Assigned task -> The expected answer is a single number, namely how many lines in the data below hold the word "registered".

--- Raw data Enclosed Below ---

## src/hw/rtl/lfq_pkg.sv

```systemverilog
// shared types and constants for the linked task fifo
// no dependencies
`default_nettype none

package lfq_pkg;

	localparam int THREADS = 16;
	localparam int ID_W    = 4;
	localparam int CMD_W   = 2;
	localparam int STAT_W  = 2;

	typedef logic [ID_W-1:0] id_t;

	typedef enum logic [CMD_W-1:0] {
		CMD_ENQ  = 2'd0,
		CMD_DEQ  = 2'd1,
		CMD_PEEK = 2'd2,
		CMD_REM  = 2'd3
	} cmd_t;

	typedef enum logic [STAT_W-1:0] {
		ST_OK        = 2'd0,
		ST_EMPTY     = 2'd1,
		ST_QUEUED    = 2'd2,
		ST_NOT_FOUND = 2'd3
	} status_t;

	typedef enum logic [1:0] {
		S_IDLE,
		S_EXEC,
		S_WALK
	} state_t;

	typedef struct packed {
		logic rd_en;
		id_t  rd_addr;
		logic wr_en;
		id_t  wr_addr;
		id_t  wr_data;
	} ram_req_t;

	typedef struct packed {
		id_t     result_id;
		status_t status;
		logic    now_empty;
	} res_t;

endpackage

`default_nettype wire

```

## src/hw/rtl/lfq_link_ram.sv

```systemverilog
// next-link memory, one write and one registered read port
// depends on lfq_pkg
`default_nettype none

module lfq_link_ram (
	input  wire              clk,
	input  lfq_pkg::ram_req_t req,
	output lfq_pkg::id_t      rd_data
);
	import lfq_pkg::*;

	id_t mem_q [THREADS];
	id_t rd_data_q;

	always_ff @(posedge clk) begin
		if (req.wr_en) begin
			mem_q[req.wr_addr] <= req.wr_data;
		end
	end

	always_ff @(posedge clk) begin
		if (req.rd_en) begin
			rd_data_q <= mem_q[req.rd_addr];
		end
	end

	assign rd_data = rd_data_q;

endmodule

`default_nettype wire

```

## src/hw/rtl/lfq_ctrl.sv

```systemverilog
// command sequencer: head, tail, membership bits and list walk
// depends on lfq_pkg, drives lfq_link_ram
`default_nettype none

module lfq_ctrl (
	input  wire                      clk,
	input  wire                      arst_n,
	input  wire                      in_valid,
	output logic                     in_stall,
	input  wire [lfq_pkg::CMD_W-1:0] cmd,
	input  lfq_pkg::id_t             thread_id,
	input  wire                      slot_free,
	output logic                     res_valid,
	output lfq_pkg::res_t            res,
	output lfq_pkg::ram_req_t        ram_req,
	input  lfq_pkg::id_t             rd_data
);
	import lfq_pkg::*;

	state_t             state_q, state_d;
	cmd_t               cmd_q;
	id_t                id_q;
	id_t                head_q, head_d;
	id_t                tail_q, tail_d;
	id_t                cur_q, cur_d;
	id_t                prev_q, prev_d;
	logic               has_q, has_d;
	logic [THREADS-1:0] member_q, member_d;
	id_t                cur;

	assign cur      = (state_q == S_WALK) ? cur_q : head_q;
	assign in_stall = (state_q != S_IDLE);

	always_ff @(posedge clk or negedge arst_n) begin
		if (!arst_n) begin
			state_q  <= S_IDLE;
			head_q   <= '0;
			tail_q   <= '0;
			has_q    <= 1'b0;
			member_q <= '0;
		end else begin
			state_q  <= state_d;
			head_q   <= head_d;
			tail_q   <= tail_d;
			has_q    <= has_d;
			member_q <= member_d;
		end
	end

	always_ff @(posedge clk) begin
		if (state_q == S_IDLE && in_valid) begin
			cmd_q <= cmd_t'(cmd);
			id_q  <= thread_id;
		end
		cur_q  <= cur_d;
		prev_q <= prev_d;
	end

	// next state
	always_comb begin
		state_d = state_q;
		case (state_q)
			S_IDLE: begin
				if (in_valid) begin
					state_d = S_EXEC;
				end
			end
			S_EXEC: begin
				if (slot_free) begin
					if (cmd_q == CMD_REM && member_q[id_q] && cur != id_q && cur != tail_q) begin
						state_d = S_WALK;
					end else begin
						state_d = S_IDLE;
					end
				end
			end
			S_WALK: begin
				if (slot_free && (cur == id_q || cur == tail_q)) begin
					state_d = S_IDLE;
				end
			end
			default: state_d = S_IDLE;
		endcase
	end

	// datapath and outputs
	always_comb begin
		head_d        = head_q;
		tail_d        = tail_q;
		has_d         = has_q;
		member_d      = member_q;
		cur_d         = cur_q;
		prev_d        = prev_q;
		ram_req       = '0;
		res_valid     = 1'b0;
		res.result_id = '0;
		res.status    = ST_OK;
		res.now_empty = !has_q;
		case (state_q)
			S_IDLE: begin
				if (in_valid) begin
					ram_req.rd_en   = 1'b1;
					ram_req.rd_addr = head_q;
				end
			end
			S_EXEC: begin
				if (slot_free) begin
					case (cmd_q)
						CMD_ENQ: begin
							res_valid = 1'b1;
							if (member_q[id_q]) begin
								res.status = ST_QUEUED;
							end else begin
								if (has_q) begin
									ram_req.wr_en   = 1'b1;
									ram_req.wr_addr = tail_q;
									ram_req.wr_data = id_q;
								end else begin
									head_d = id_q;
								end
								tail_d         = id_q;
								has_d          = 1'b1;
								member_d[id_q] = 1'b1;
								res.now_empty  = 1'b0;
							end
						end
						CMD_DEQ: begin
							res_valid = 1'b1;
							if (!has_q) begin
								res.status = ST_EMPTY;
							end else begin
								res.result_id = head_q;
								if (head_q == tail_q) begin
									has_d = 1'b0;
								end else begin
									head_d = rd_data;
								end
								member_d[head_q] = 1'b0;
								res.now_empty    = (head_q == tail_q);
							end
						end
						CMD_PEEK: begin
							res_valid = 1'b1;
							if (!has_q) begin
								res.status = ST_EMPTY;
							end else begin
								res.result_id = head_q;
							end
						end
						CMD_REM: begin
							if (!member_q[id_q]) begin
								res_valid  = 1'b1;
								res.status = ST_NOT_FOUND;
							end else if (cur == id_q) begin
								// match at the head
								res_valid = 1'b1;
								if (head_q == tail_q) begin
									has_d = 1'b0;
								end else begin
									head_d = rd_data;
								end
								member_d[id_q] = 1'b0;
								res.now_empty  = (head_q == tail_q);
							end else if (cur == tail_q) begin
								res_valid  = 1'b1;
								res.status = ST_NOT_FOUND;
							end else begin
								prev_d          = cur;
								cur_d           = rd_data;
								ram_req.rd_en   = 1'b1;
								ram_req.rd_addr = rd_data;
							end
						end
						default: res_valid = 1'b0;
					endcase
				end
			end
			S_WALK: begin
				if (slot_free) begin
					if (cur == id_q) begin
						// unlink from predecessor
						res_valid       = 1'b1;
						ram_req.wr_en   = 1'b1;
						ram_req.wr_addr = prev_q;
						ram_req.wr_data = rd_data;
						if (cur == tail_q) begin
							tail_d = prev_q;
						end
						member_d[id_q] = 1'b0;
					end else if (cur == tail_q) begin
						res_valid  = 1'b1;
						res.status = ST_NOT_FOUND;
					end else begin
						prev_d          = cur;
						cur_d           = rd_data;
						ram_req.rd_en   = 1'b1;
						ram_req.rd_addr = rd_data;
					end
				end
			end
			default: res_valid = 1'b0;
		endcase
	end

endmodule

`default_nettype wire

```

## src/hw/rtl/lfq_out_stage.sv

```systemverilog
// result register between the sequencer and the output channel
// depends on lfq_pkg
`default_nettype none

module lfq_out_stage (
	input  wire                        clk,
	input  wire                        arst_n,
	input  wire                        res_valid,
	input  lfq_pkg::res_t              res,
	output logic                       slot_free,
	output logic                       out_valid,
	input  wire                        out_stall,
	output lfq_pkg::id_t               result_id,
	output logic [lfq_pkg::STAT_W-1:0] status,
	output logic                       now_empty
);
	import lfq_pkg::*;

	logic valid_q;
	res_t res_q;

	assign slot_free = !valid_q || !out_stall;

	always_ff @(posedge clk or negedge arst_n) begin
		if (!arst_n) begin
			valid_q <= 1'b0;
		end else if (res_valid) begin
			valid_q <= 1'b1;
		end else if (!out_stall) begin
			valid_q <= 1'b0;
		end
	end

	always_ff @(posedge clk) begin
		if (res_valid) begin
			res_q <= res;
		end
	end

	assign out_valid = valid_q;
	assign result_id = res_q.result_id;
	assign status    = res_q.status;
	assign now_empty = res_q.now_empty;

endmodule

`default_nettype wire

```

## src/hw/rtl/linked_task_fifo_with_removal.sv

```systemverilog
// top level of the linked task fifo with removal
// depends on lfq_pkg, lfq_link_ram, lfq_ctrl, lfq_out_stage
`default_nettype none

// FIFO run queue of 16 thread ids kept as a linked list in a small link
// memory with a registered read port. One command is in flight at a time:
// enqueue, dequeue and peek go from input transfer through the execute
// state to the result; remove walks the list from the head, one read of
// the link memory per hop, until the id or the tail is reached. The result
// sits in an output register, so a new command is taken while a result
// still waits, but a finished command holds until that register is free.
// Reset empties the queue at once; the link memory needs no clearing.

module linked_task_fifo_with_removal (
	input  wire                        clk,
	input  wire                        arst_n,
	input  wire                        in_valid,
	output logic                       in_stall,
	input  wire [lfq_pkg::CMD_W-1:0]   cmd,
	input  wire [lfq_pkg::ID_W-1:0]    thread_id,
	output logic                       out_valid,
	input  wire                        out_stall,
	output logic [lfq_pkg::ID_W-1:0]   result_id,
	output logic [lfq_pkg::STAT_W-1:0] status,
	output logic                       now_empty
);
	import lfq_pkg::*;

	ram_req_t ram_req;
	id_t      rd_data;
	res_t     res;
	logic     res_valid;
	logic     slot_free;

	lfq_link_ram u_ram (
		.clk     (clk),
		.req     (ram_req),
		.rd_data (rd_data)
	);

	lfq_ctrl u_ctrl (
		.clk       (clk),
		.arst_n    (arst_n),
		.in_valid  (in_valid),
		.in_stall  (in_stall),
		.cmd       (cmd),
		.thread_id (thread_id),
		.slot_free (slot_free),
		.res_valid (res_valid),
		.res       (res),
		.ram_req   (ram_req),
		.rd_data   (rd_data)
	);

	lfq_out_stage u_out (
		.clk       (clk),
		.arst_n    (arst_n),
		.res_valid (res_valid),
		.res       (res),
		.slot_free (slot_free),
		.out_valid (out_valid),
		.out_stall (out_stall),
		.result_id (result_id),
		.status    (status),
		.now_empty (now_empty)
	);

endmodule

`default_nettype wire

```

--- End of Enclosed Raw data ---

Solved problem -> 2